Y me he puesto bien gorda por que le entro durísimo al taco y al sangüich y a la hamburguesa y a las puras porquerías y no quiero que me veas así. Como si con el taco llenara el huequito. De repente me entra la loca y me pongo quesque a hacer ejercicios como para quitar la lonja pero nomás no funcionan y aparte como que me canso un montón por que sigo fumando como chacuaco. Y me puse a dieta ya por que ya basta de gorduras y luego dicen que no me vaya a quedar en los huesos. 

5.03.2009

El huequito


Sí, mira, es como cuando te duele así aquí adentrito, como cuando sientes que el corazón se te hace pasita nomás de pensar en lo que te falta. Así como si fuera un huequito entre las costillas, abajo de estos huesitos, que suspiras y respiras y aspiras y como que no se llena, como que se va el aire a quién sabe donde y sientes que se te apachurra todo el pecho. 
A mí se me hace que eso es el alma, tú. Pero pues quién sabe. ¿Tú qué crees? Yo no creo que exista tal cosa como el alma, pero como que cuando siento ese agujerito de ausencia...

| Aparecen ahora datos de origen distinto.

===== config.mk =====
export PLATFORM = sky130hd
export DESIGN_NAME = cic_interp_s4
export DESIGN_NICKNAME = d
export VERILOG_FILES = /design/src/rtl/cic_interp_s4.sv
export SDC_FILE = /design/constraint.sdc
export NUM_CORES = 1
export LEC_CHECK = 0
export ABC_CLOCK_PERIOD_IN_PS = 3400
export BUFFER_PORTS_ARGS = -buffer_cell sky130_fd_sc_hd__buf_4
export CAP_MARGIN = 10
export CORE_MARGIN = 8
export CORE_UTILIZATION = 35
export CTS_BUF_LIST = sky130_fd_sc_hd__clkbuf_16
export DETAILED_ROUTE_END_ITERATION = 6
export GPL_ROUTABILITY_DRIVEN = 0
export PLACE_DENSITY = 0.62
export SLEW_MARGIN = 25
export SYNTH_ARGS = -nofsm -noshare
export SYNTH_HDL_FRONTEND = slang
export SYNTH_SLANG_ARGS = --single-unit
export TNS_END_PERCENT = 100

===== constraint.sdc =====
create_clock -name clk -period 3.4 [get_ports clk]
set_clock_uncertainty 0.1 [all_clocks]
set_input_delay 0.34 -clock clk [delete_from_list [all_inputs] [get_ports clk]]
set_output_delay 0.34 -clock clk [all_outputs]
set_load 0.01 [all_outputs]
File: src/rtl/reg_loader_if.sv
// Byte-stream input plus register-file write/read port of the register loader.
// Read port signals exist only when REG_LOADER_VERIFY_EN is defined.
interface reg_loader_if #(
  parameter int DATA_W = 8
);
  logic [DATA_W-1:0] in_data;
  logic              in_valid;
  logic              in_ready;
  logic [1:0]        write_register;
  logic [DATA_W-1:0] write_data;
  logic              reg_write;
`ifdef REG_LOADER_VERIFY_EN
  logic [1:0]        read_register;
  logic [DATA_W-1:0] read_data;

  modport master (
    input  in_data, in_valid, read_data,
    output in_ready, write_register, write_data, reg_write, read_register
  );
  modport slave (
    output in_data, in_valid, read_data,
    input  in_ready, write_register, write_data, reg_write, read_register
  );
`else
  modport master (
    input  in_data, in_valid,
    output in_ready, write_register, write_data, reg_write
  );
  modport slave (
    output in_data, in_valid,
    input  in_ready, write_register, write_data, reg_write
  );
`endif
endinterface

Porque si no, ¿dónde está el alma? O entonces ¿qué es eso que te duele cuando extrañas un chingo a alguien? Y te quedas horas y horas en la cama en la obscuridad y no te puedes dormir y estiras las piernas y las vuelves a doblar y te das una vuelta y te das otra y te enredas en las sábanas y luego te desesperas y sigues sintiendo el méndigo agujerito y se te sale una lagrimita y luego otra y se te meten en las orejas... Y como que quieres salir corriendo a buscar eso que te hace sentir el pecho apachurrado como si al encontrarlo se llenara el huequito que tienes entre las costillas. 

¿Y por qué no me secas las lágrimas con tus dedos rasposos y te acuestas aquí juntito a mí y me abrazas y nos dormimos para que no me enrede con las sábanas?

Pero claro que no puedes secarme las lágrimas con tus dedos rasposos porque no estás aquí. Y claro que es por tus dedos rasposos y tus ojos bonitos y los dibujitos que traes por todas partes y tu risa tonta y tus patas flacas y tus pelos parados que tengo un huequito en el pecho y que creo que me duele el alma. 

Y además no se qué quieres que te diga por que yo dije unas cosas que sí quería decir para no decir otras que no quería decir y luego aparte llega mi mamá a decirme cosas que no quiero escuchar y acabo mandando todo a la mierda. 
 

5.02.2009

May I tell you a secret?

....there's no place I'd rather be right now than in your arms.